Monitoring – Oberon RTS

Overview

Oberon RTS provides mechanisms to monitor the running system, including the control programs and processes:

For development and actual usage:

Run-time error detection, handling, and reporting: traps and aborts

For development:

Keeping track of certain process state data, such as the procedure call stack, to be used for finding and fixing causes of run-time errors.
Measuring the performance, such as process run-time values, to be used to assess the efficiency and feasibility of the running system.

Run-time Errors

Run-time errors are logged, to allow the inspection of error causes and the corresponding system’s responses by its error handling on a timeline.

Example log output: ASSERT violation (trap 7):

2021-12-20 04:00:16 TRAP 7 in proc t1 at pos 601 in TestErrors at 000198F8
2021-12-20 04:00:16 SYS RESET: reset all procs.
2021-12-20 04:00:16 PROC RST: adt  2
2021-12-20 04:00:16 PROC RST: gc  1
2021-12-20 04:00:16 PROC RST: t1  4
2021-12-20 04:00:16 PROC RST: cmd  3
2021-12-20 04:00:21 SYS OK SCR: 00001000

Stack Overflow Monitor

Apart from its role in the context of run-time error detection, the stack overflow monitor also keeps track of the actual stack memory used by each process. Determining the needed stack space for each process is a critical design decision for a control program. The actually used stack space can be displayed using System.ShowProcesses (see below).

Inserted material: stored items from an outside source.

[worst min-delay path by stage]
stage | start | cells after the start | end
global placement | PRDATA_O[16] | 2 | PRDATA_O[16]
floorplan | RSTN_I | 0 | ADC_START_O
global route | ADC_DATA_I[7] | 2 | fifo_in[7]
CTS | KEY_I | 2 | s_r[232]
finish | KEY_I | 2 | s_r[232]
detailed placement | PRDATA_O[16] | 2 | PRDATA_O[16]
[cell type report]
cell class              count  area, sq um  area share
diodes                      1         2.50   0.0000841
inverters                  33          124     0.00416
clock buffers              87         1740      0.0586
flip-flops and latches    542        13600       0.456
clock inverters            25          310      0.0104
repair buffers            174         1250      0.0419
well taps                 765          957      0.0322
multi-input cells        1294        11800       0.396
<file path="src/dadc_pkg.sv">
package dadc_pkg;
	// Code width and channel count
	localparam int CODE_W = 10;
	localparam int NCHAN = 2;

	// Register byte addresses
	localparam logic [7:0] STATUS_ADDR = 8'h00;
	localparam logic [7:0] SLEEP_WAKE_ADDR = 8'h04;

	// Status register field positions
	localparam int ST_PWR_A_LSB = 0;
	localparam int ST_PWR_B_LSB = 2;
	localparam int ST_TWOS_BIT = 4;
	localparam int ST_DCS_BIT = 5;
	localparam int ST_LOCK_A_BIT = 6;
	localparam int ST_LOCK_B_BIT = 7;
	localparam int ST_SWAP_BIT = 8;
	localparam int WAKE_W = 24;

	// Output codes, offset binary, before format conversion
	localparam logic [9:0] CODE_MAX = 10'h3FF;
	localparam logic [9:0] CODE_MIN = 10'h000;

	// Four-level configuration input encoding
	localparam logic [1:0] MODE_GND = 2'h0;
	localparam logic [1:0] MODE_THIRD = 2'h1;
	localparam logic [1:0] MODE_TWO_THIRDS = 2'h2;
	localparam logic [1:0] MODE_FULL = 2'h3;

	// Timing figures and derived counts
	localparam int CLK_PERIOD_NS = 8;
	localparam int NAP_WAKE_SAMPLES = 100;
	localparam int DCS_LOCK_SAMPLES = 100;
	localparam int MIN_RATE_PERIOD_NS = 1000;
	localparam int CLK_STOP_NS = 2 * MIN_RATE_PERIOD_NS;
	localparam int CLK_STOP_CYC = CLK_STOP_NS / CLK_PERIOD_NS;
	localparam int SLEEP_WAKE_NS = 1000000;
	localparam int SLEEP_WAKE_CYC_DEF = SLEEP_WAKE_NS / CLK_PERIOD_NS;

	// Per-channel power state, Gray along run-nap-recover
	typedef enum logic [1:0] {
		DADC_RUN = 2'b00,
		DADC_NAP = 2'b01,
		DADC_RECOVER = 2'b11,
		DADC_SLEEP = 2'b10
	} dadc_pwr_e;
endpackage

</file>
<file path="src/dadc_output_ctrl.sv">
// Design decisions made here: the register addresses and the Wishbone register port.
`timescale 1ns/10ps
`default_nettype none
module dadc_output_ctrl #(
	parameter logic [dadc_pkg::WAKE_W-1:0] SLEEP_WAKE_CYC =
		dadc_pkg::WAKE_W'(dadc_pkg::SLEEP_WAKE_CYC_DEF)
) (
	input wire logic clk_i,
	input wire logic sys_rst_i,
	input wire logic wb_cyc_i,
	input wire logic wb_stb_i,
	input wire logic wb_we_i,
	input wire logic [7:0] wb_adr_i,
	input wire logic [3:0] wb_sel_i,
	input wire logic [31:0] wb_dat_i,
	output logic [31:0] wb_dat_o,
	output logic wb_ack_o,
	input wire logic [1:0] mode_level_i,
	input wire logic bus_swap_select_i,
	input wire logic chan_a_sample_clock_i,
	input wire logic chan_b_sample_clock_i,
	input wire logic chan_a_output_enable_n_i,
	input wire logic chan_b_output_enable_n_i,
	input wire logic chan_a_power_down_request_i,
	input wire logic chan_b_power_down_request_i,
	input wire logic [dadc_pkg::CODE_W-1:0] chan_a_raw_code_i,
	input wire logic [dadc_pkg::CODE_W-1:0] chan_b_raw_code_i,
	input wire logic chan_a_over_range_i,
	input wire logic chan_b_over_range_i,
	input wire logic chan_a_under_range_i,
	input wire logic chan_b_under_range_i,
	output logic [dadc_pkg::CODE_W-1:0] bus_a_code_o,
	output logic [dadc_pkg::CODE_W-1:0] bus_b_code_o,
	output logic bus_a_overflow_flag_o,
	output logic bus_b_overflow_flag_o,
	output logic bus_a_oe_o,
	output logic bus_b_oe_o,
	output logic bus_a_data_valid_o,
	output logic bus_b_data_valid_o
);
	import dadc_pkg::*;

	// Counter widths sized to the recovery, lock and stop counts
	localparam logic [6:0] NAP_WAKE = 7'(NAP_WAKE_SAMPLES);
	localparam logic [6:0] DCS_LOCK = 7'(DCS_LOCK_SAMPLES);
	localparam logic [8:0] STOP_CYC = 9'(CLK_STOP_CYC);

	// Whole block state, registered in one place
	typedef struct packed {
		// Pins sampled once per clock
		logic [1:0] mode;
		logic swap;
		logic [1:0] clk_prev;
		// Power state and recovery count per channel
		dadc_pwr_e [1:0] pwr;
		logic [1:0] wake_by_sample;
		logic [1:0][WAKE_W-1:0] wake_cnt;
		// Stabilizer lock tracking per channel
		logic [1:0][8:0] idle_cnt;
		logic [1:0][6:0] lock_cnt;
		logic [1:0] locked;
		// Converted results and the two output buses
		logic [1:0][CODE_W-1:0] code;
		logic [1:0] flag;
		logic [CODE_W-1:0] bus_a_code;
		logic [CODE_W-1:0] bus_b_code;
		logic bus_a_flag;
		logic bus_b_flag;
		logic bus_a_oe;
		logic bus_b_oe;
		logic bus_a_valid;
		logic bus_b_valid;
		// Register interface: wake count, ack and read data
		logic [WAKE_W-1:0] sleep_wake;
		logic ack;
		logic [31:0] rdata;
	} dadc_state_s;

	// Registered state and its next value
	dadc_state_s st_ff;
	dadc_state_s nxt_st;

	// Per-channel pins as two-bit groups, bit 0 is channel A
	logic [1:0] samp_clk;
	logic [1:0] oe_n;
	logic [1:0] pd_req;
	logic [1:0][CODE_W-1:0] raw;
	logic [1:0] over;
	logic [1:0] under;

	// Gather the per-channel pins into indexable groups
	assign samp_clk = {chan_b_sample_clock_i, chan_a_sample_clock_i};
	assign oe_n = {chan_b_output_enable_n_i, chan_a_output_enable_n_i};
	assign pd_req = {chan_b_power_down_request_i, chan_a_power_down_request_i};
	assign raw = {chan_b_raw_code_i, chan_a_raw_code_i};
	assign over = {chan_b_over_range_i, chan_a_over_range_i};
	assign under = {chan_b_under_range_i, chan_a_under_range_i};

	// Next state of the whole block
	always_comb begin
		logic twos;
		logic dcs_on;
		logic edge_seen;
		logic [CODE_W-1:0] ob;
		logic [1:0] active;
		logic [1:0] ready;
		// Scratch values start from zero on every pass
		twos = 1'b0;
		dcs_on = 1'b0;
		edge_seen = 1'b0;
		ob = '0;
		active = '0;
		ready = '0;
		// Hold all state unless a branch below changes it
		nxt_st = st_ff;

		// Pins sampled once per clock
		nxt_st.mode = mode_level_i;
		nxt_st.swap = bus_swap_select_i;
		nxt_st.clk_prev = samp_clk;

		// Shared setting, same for both channels
		twos = (st_ff.mode == MODE_TWO_THIRDS) || (st_ff.mode == MODE_FULL);
		dcs_on = (st_ff.mode == MODE_THIRD) || (st_ff.mode == MODE_TWO_THIRDS);
		for (int c = 0; c < NCHAN; c++) begin
			// Rising sample edge: pin high now, low one clock ago
			edge_seen = samp_clk[c] && !st_ff.clk_prev[c];

			// Stabilizer relock after a stopped sample clock
			if (edge_seen) begin
				nxt_st.idle_cnt[c] = '0;
				if (st_ff.lock_cnt[c] != '0) begin
					nxt_st.lock_cnt[c] = st_ff.lock_cnt[c] - 7'h01;
				end else begin
					nxt_st.locked[c] = 1'b1;
				end
			end else if (st_ff.idle_cnt[c] != STOP_CYC) begin
				// No edge yet: count the quiet clocks
				nxt_st.idle_cnt[c] = st_ff.idle_cnt[c] + 9'h001;
			end else begin
				// Clock stopped too long: drop lock and reload the count
				nxt_st.locked[c] = 1'b0;
				nxt_st.lock_cnt[c] = DCS_LOCK;
			end

			// Power state from this channel's own pins only
			if (pd_req[c]) begin
				nxt_st.pwr[c] = oe_n[c] ? DADC_SLEEP : DADC_NAP;
			end else begin
				case (st_ff.pwr[c])
					DADC_RUN: begin
						nxt_st.pwr[c] = DADC_RUN;
					end
					DADC_NAP: begin
						// Reference stayed up: count sample edges
						nxt_st.pwr[c] = DADC_RECOVER;
						nxt_st.wake_by_sample[c] = 1'b1;
						nxt_st.wake_cnt[c] = WAKE_W'(NAP_WAKE);
					end
					DADC_SLEEP: begin
						// Reference restarts: count clocks from the register
						nxt_st.pwr[c] = DADC_RECOVER;
						nxt_st.wake_by_sample[c] = 1'b0;
						nxt_st.wake_cnt[c] = st_ff.sleep_wake;
					end
					DADC_RECOVER: begin
						// Back to run one clock after the count empties
						if (st_ff.wake_cnt[c] == '0) begin
							nxt_st.pwr[c] = DADC_RUN;
						end else if (edge_seen || !st_ff.wake_by_sample[c]) begin
							nxt_st.wake_cnt[c] = st_ff.wake_cnt[c] - WAKE_W'(1);
						end
					end
					default: begin
						nxt_st.pwr[c] = DADC_RUN;
					end
				endcase
			end

			// Convert on each rising sample edge while powered
			active[c] = (st_ff.pwr[c] == DADC_RUN) || (st_ff.pwr[c] == DADC_RECOVER);
			if (edge_seen && active[c]) begin
				// Saturate on a range error, over before under
				if (over[c]) begin
					ob = CODE_MAX;
				end else if (under[c]) begin
					ob = CODE_MIN;
				end else begin
					ob = raw[c];
				end
				nxt_st.code[c] = {ob[CODE_W-1] ^ twos, ob[CODE_W-2:0]};
				nxt_st.flag[c] = over[c] || under[c];
			end

			// Valid needs run, and lock while the stabilizer is on
			ready[c] = (st_ff.pwr[c] == DADC_RUN) && (!dcs_on || st_ff.locked[c]);
		end

		// Bus swap, one clock of fixed latency on both buses
		if (st_ff.swap) begin
			// Straight through: channel A on bus A
			nxt_st.bus_a_code = st_ff.code[0];
			nxt_st.bus_b_code = st_ff.code[1];
			nxt_st.bus_a_flag = st_ff.flag[0];
			nxt_st.bus_b_flag = st_ff.flag[1];
			nxt_st.bus_a_valid = ready[0];
			nxt_st.bus_b_valid = ready[1];
		end else begin
			// Exchanged: channel A on bus B
			nxt_st.bus_a_code = st_ff.code[1];
			nxt_st.bus_b_code = st_ff.code[0];
			nxt_st.bus_a_flag = st_ff.flag[1];
			nxt_st.bus_b_flag = st_ff.flag[0];
			nxt_st.bus_a_valid = ready[1];
			nxt_st.bus_b_valid = ready[0];
		end

		// Each bus drives only with its enable low and its channel awake
		// Sleep and nap release the bus whatever the enable pin says
		nxt_st.bus_a_oe = !oe_n[0] && !pd_req[0] && active[0];
		nxt_st.bus_b_oe = !oe_n[1] && !pd_req[1] && active[1];

		// Wishbone slave, one wait state, ack dropped after one cycle
		nxt_st.ack = wb_cyc_i && wb_stb_i && !st_ff.ack;
		nxt_st.rdata = '0;
		// A write lands at the edge that samples ack, while the master still holds it
		if (wb_cyc_i && wb_stb_i && wb_we_i && st_ff.ack) begin
			if (wb_adr_i == SLEEP_WAKE_ADDR) begin
				// Only the three low byte lanes hold the wake count
				for (int b = 0; b < 3; b++) begin
					if (wb_sel_i[b]) begin
						nxt_st.sleep_wake[b*8 +: 8] = wb_dat_i[b*8 +: 8];
					end
				end
			end
		end
		// Read data is captured with ack so both stand in the same cycle
		if (wb_cyc_i && wb_stb_i && !wb_we_i && !st_ff.ack) begin
			if (wb_adr_i == STATUS_ADDR) begin
				nxt_st.rdata[ST_PWR_A_LSB +: 2] = st_ff.pwr[0];
				nxt_st.rdata[ST_PWR_B_LSB +: 2] = st_ff.pwr[1];
				nxt_st.rdata[ST_TWOS_BIT] = twos;
				nxt_st.rdata[ST_DCS_BIT] = dcs_on;
				nxt_st.rdata[ST_LOCK_A_BIT] = st_ff.locked[0];
				nxt_st.rdata[ST_LOCK_B_BIT] = st_ff.locked[1];
				nxt_st.rdata[ST_SWAP_BIT] = st_ff.swap;
			end else if (wb_adr_i == SLEEP_WAKE_ADDR) begin
				nxt_st.rdata = {{(32-WAKE_W){1'b0}}, st_ff.sleep_wake};
			end
		end
	end

	// State register
	always_ff @(posedge clk_i or posedge sys_rst_i) begin
		if (sys_rst_i) begin
			// Run state, unlocked, full lock count, wake count from the parameter
			st_ff <= '0;
			st_ff.sleep_wake <= SLEEP_WAKE_CYC;
			st_ff.lock_cnt <= {DCS_LOCK, DCS_LOCK};
		end else begin
			// One update per clock for the whole block
			st_ff <= nxt_st;
		end
	end

	// Outputs straight from the state
	assign wb_dat_o = st_ff.rdata;
	assign wb_ack_o = st_ff.ack;

	// Data buses, flags, enables and valid flags
	assign bus_a_code_o = st_ff.bus_a_code;
	assign bus_b_code_o = st_ff.bus_b_code;
	assign bus_a_overflow_flag_o = st_ff.bus_a_flag;
	assign bus_b_overflow_flag_o = st_ff.bus_b_flag;
	assign bus_a_oe_o = st_ff.bus_a_oe;
	assign bus_b_oe_o = st_ff.bus_b_oe;
	assign bus_a_data_valid_o = st_ff.bus_a_valid;
	assign bus_b_data_valid_o = st_ff.bus_b_valid;
endmodule
`default_nettype wire

</file>
<file path="config.mk">
export PLATFORM = sky130hd
export DESIGN_NAME = dadc_output_ctrl
export DESIGN_NICKNAME = d
export VERILOG_FILES = /design/src/dadc_pkg.sv /design/src/dadc_output_ctrl.sv
export SDC_FILE = /design/constraint.sdc
export NUM_CORES = 1
export LEC_CHECK = 0
export ABC_AREA = 1
export BUFFER_PORTS_ARGS = -buffer_cell sky130_fd_sc_hd__buf_2
export CORE_UTILIZATION = 40
export DETAILED_ROUTE_END_ITERATION = 7
export PLACE_DENSITY = 0.65
export SLEW_MARGIN = 20
export SYNTH_ARGS = -nofsm -noshare
export SYNTH_HDL_FRONTEND = slang
export SYNTH_SLANG_ARGS = --single-unit
</file>
<file path="constraint.sdc">
create_clock -name clk_i -period 8.14 [get_ports clk_i]
set_clock_uncertainty 0.1 [all_clocks]
set_input_delay 1.628 -clock clk_i [delete_from_list [all_inputs] [get_ports clk_i]]
set_output_delay 1.628 -clock clk_i [all_outputs]
set_load 0.02 [all_outputs]
</file>
==> impl_metrics.toml <==
[pwr]
power.static_leakage_uw = 0.00600
vdd_drop_max_v = 0.000139
cellPowerDensity_mw_per_mm2 = 325
post-layout-total-power_uw = 3720

[place]
dp_hpwl_mm = 17.8
finalWeightedCongestion = 0.831
place_worst_setup_slack_ps = 4510
buffer_ports.inserted = 123
post-place-cells = 1741

[synthesis]
synth_enable_flop_cells = 0
synth_top_flop_cell = "sky130_fd_sc_hd__dfrtp_1"
post_synth_num_cell_types = 40
synth_cells = 1364
synth_top_cell_by_area = "sky130_fd_sc_hd__dfrtp_1"
synthArstFlopShare_pct = 100
ys_seq_elements = 190
synth_seq_area_share_pct = 46.2
synthMostInstantiatedCell = "sky130_fd_sc_hd__nand2_1"
synth_top_cells_by_count = "sky130_fd_sc_hd__nand2_1 (440), sky130_fd_sc_hd__dfrtp_1 (177), sky130_fd_sc_hd__inv_1 (150)"
post-synth-top-area-fraction_pct = 42.8
netlist_top_cells_area = "sky130_fd_sc_hd__dfrtp_1 (43%), sky130_fd_sc_hd__nand2_1 (16%), sky130_fd_sc_hd__o21ai_0 (5.7%), sky130_fd_sc_hd__inv_1 (5.4%), sky130_fd_sc_hd__nand3_1 (5.0%)"
synth_area_mm2 = 0.0103
postSynthAreaPerCell_um2 = 7.58
yosysWarningCount = 0

[global_route]
first_global_vias = 8165
pin_count_of_the_biggest_net_entering_global_routing = 118
grt_pass1_wl_mm = 41.2
grtUsageTotal_pct = 19.8
antenna_found_initial = 2
grt.overflow.total = 0

[worst_setup_path]
number_of_cells_traversed_by_the_worst_register_to_register_path = 7
setup.worst_path.start_class = "input pin"
crit_path_max_fanout = 27
crit_path_cell_trace = "buf_2 > inv_1 > nor2_2 > inv_2 > nand2_1 > o21bai_1 > nand3b_4 > inv_2 > nand2_1 > nand2_1"
timing.reg2reg.setup_slack_ps = 5340
worstPathArrival_ps = 3440
critical_path.reg2reg.endpoint = "st_ff[148]$_DFFE_PP0P_"
critical-path-top-cell-by-count = "sky130_fd_sc_hd__nand2_1"
timing.critical_path.required_ps = 8410
worst_r2r_startpoint = "st_ff[190]$_DFFE_PP0P_"
cp_slowest_stage_delay_ps = 460
critical_path.endpoint_type = "register"
timing.critical_path.to = "st_ff[148]$_DFFE_PP0P_"
criticalPathCategory = "in -> reg"
critPathSlowestCell = "sky130_fd_sc_hd__inv_2"
timing.critical_path.from = "chan_a_sample_clock_i"

[finish]
number_of_standard_cells_in_the_final_layout_excluding_fillers = 1774
final_layout_size_suffix_gt1_share_pct = 13.4
layout.nets = 1534
synthToLayoutAreaGrowth_pct = 10.6
fillerInstances = 2515

[floorplan]
rows = 58
design.core.area_mm2 = 0.0253
start_util_pct = 40.9
die_width_um = 163
die_h_um = 163
die_area_mm2 = 0.0265
floorplan.io_pins = 141

[worst_hold_path]
worst_hold_path_startpoint = "st_ff[44]$_DFFE_PP1P_"
holdCritPathClass = "reg -> reg"

[sta]
fmax_mhz = 316
rsz0062_at_grt = "no"
timing.final.crit_share_pct = 38.9
final_max_tran_viols = 0
hold_slack_ps = 366
timing.slew.headroom_pct = 31.7
report.final.hold_viol_count = 0
worst_pin_slew_ps = 1020
post-route-min-period_ps = 3170
finalWorstSetupSlack_ps = 4970
setup_viol_count_final = 0
tns_ps = 0

[flow_run]
max-cap-violations = 0

[clocking]
cts_tree = "built"
clockRootBuffer = "sky130_fd_sc_hd__clkbuf_16"
cts.path.max_buffers = 2
postCtsSetupBuffers = 0
tritoncts_num_sinks = 190
hold_buffer_count_at_cts = 0
tritoncts.num_buffers = 17
htreeDepth = 4
clk_pin_slew_worst_paths_ps = 70
cts_resized = 0
clock_latency_on_the_worst_skew_pair_ps = 450

[routing]
drt_first_iter_violations = 664
ant_nets = 0
dr.pass1.iters = 5
detail_route.wirelength_mm = 25.3
via_per_inst = 4.92
drc = 0
drt-wirelength-per-cell_um = 14.3
detailroute.via_count = 8723

[status]
status = "finished clean"
-- state kept, by name, indices dropped and copies added (netlist names) --
signal and cells:
bus_a_data_valid_o 1, bus_b_data_valid_o 1, bus_b_code_o 10, wb_ack_o 1
bus_a_code_o 10, bus_a_overflow_flag_o 1, bus_b_overflow_flag_o 1, wb_dat_o 24
bus_a_oe_o 1, bus_b_oe_o 1, st_ff 139
-- metal layers --
metal	vias to the layer above	track usage, %	part of all wire [%]
met4	4	5.31	1.5
met3	26	4.41	6.0
met2	225	32.1	47
met1	4074	26.6	46
met5	-	0	0.087
li1	4394	-	-
-- cell type report --
class	instances	area (µm²)	share of cell area, %
flip-flops and latches	190	4770	41.7
well taps	330	413	3.61
diodes	1	2.50	0.0219
repair buffers	128	653	5.71
inverters	154	586	5.12
multi-input cells	939	4420	38.6
clock inverters	14	163	1.42
clock buffers	18	429	3.75
-- worst max-delay path: cells and delay by family --
family                 cells  cell delay [ps]
AOI/OAI and AO/OA          1               60
and+or+nand+nor            5              950
buffers and inverters      4              780
-- kinds of logic (layout without fill, tap and decap cells) --
| group | after synthesis | in the layout | share of synthesized area, % |
|---|---|---|---|
| xor gates and xnor gates | 17 | 17 | 1.44 |
| other | 1 | 9 | 0.0363 |
| adders and majority gates | 22 | 22 | 2.66 |
| AOI/OAI and AO/OA | 162 | 162 | 8.13 |
| buffers and inverters | 242 | 314 | 11.4 |
| DFF | 190 | 190 | 46.2 |
| and+or+nand+nor | 729 | 729 | 30.1 |
| muxes | 1 | 1 | 0.0968 |
-- per-stage QoR --
stage | cell area [µm²] | utilization, %
after floorplan | 10400 | -
final | 11400 | 45.3
after CTS | 11400 | 45.3
after global placement | 10800 | 42.9
after detailed placement | 10800 | 42.9
after global routing | 11400 | 45.3
-- power breakdown --
group	switching (µW)	leakage, µW	internal [µW]
sequential	178	0.00245	1180
combinational	1030	0.00326	478
clock	426	0.000289	417
total	1640	0.00600	2080
-- worst min path at each step --
stage / cells past startpoint / to / slack, ps
6_report: 2 / st_ff[44]$_DFFE_PP1P_ / 370
5_1_grt: 2 / st_ff[47]$_DFFE_PP1P_ / 380
3_5_place_dp: 2 / st_ff[44]$_DFFE_PP1P_ / 360
4_1_cts: 2 / st_ff[44]$_DFFE_PP1P_ / 370
2_1_floorplan: 2 / st_ff[42]$_DFFE_PP0P_ / 340
3_3_place_gp: 2 / st_ff[47]$_DFFE_PP1P_ / 350
-- cells in the final DEF, fill, tap and decap left out, types with 7 or more instances in the layout --
| cell | instances |
|---|---|
| sky130_fd_sc_hd__xor2_1 | 11 |
| sky130_fd_sc_hd__o22ai_1 | 7 |
| sky130_fd_sc_hd__conb_1 | 8 |
| sky130_fd_sc_hd__inv_1 | 149 |
| sky130_fd_sc_hd__clkbuf_16 | 17 |
| sky130_fd_sc_hd__a21oi_1 | 29 |
| sky130_fd_sc_hd__dfrtp_1 | 177 |
| sky130_fd_sc_hd__nand2_1 | 440 |
| sky130_fd_sc_hd__o21ai_0 | 117 |
| sky130_fd_sc_hd__nand3_1 | 104 |
| sky130_fd_sc_hd__buf_2 | 123 |
| sky130_fd_sc_hd__ha_1 | 22 |
| sky130_fd_sc_hd__dfstp_2 | 13 |
| sky130_fd_sc_hd__nor3_1 | 21 |
| sky130_fd_sc_hd__nor2_1 | 115 |
| sky130_fd_sc_hd__nand4_1 | 22 |
(Power assumes the default switching activity.)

Monitoring stack overflow in software, while possible, would come at a substantial processing overhead (and a compiler change if we want to do this systematically). Therefore, Oberon RTS uses a hardware device in the FPGA. Hence, apart from setting the correct monitoring limits, and keeping track of the actually used stack space, upon coroutine transfer, there is no software overhead.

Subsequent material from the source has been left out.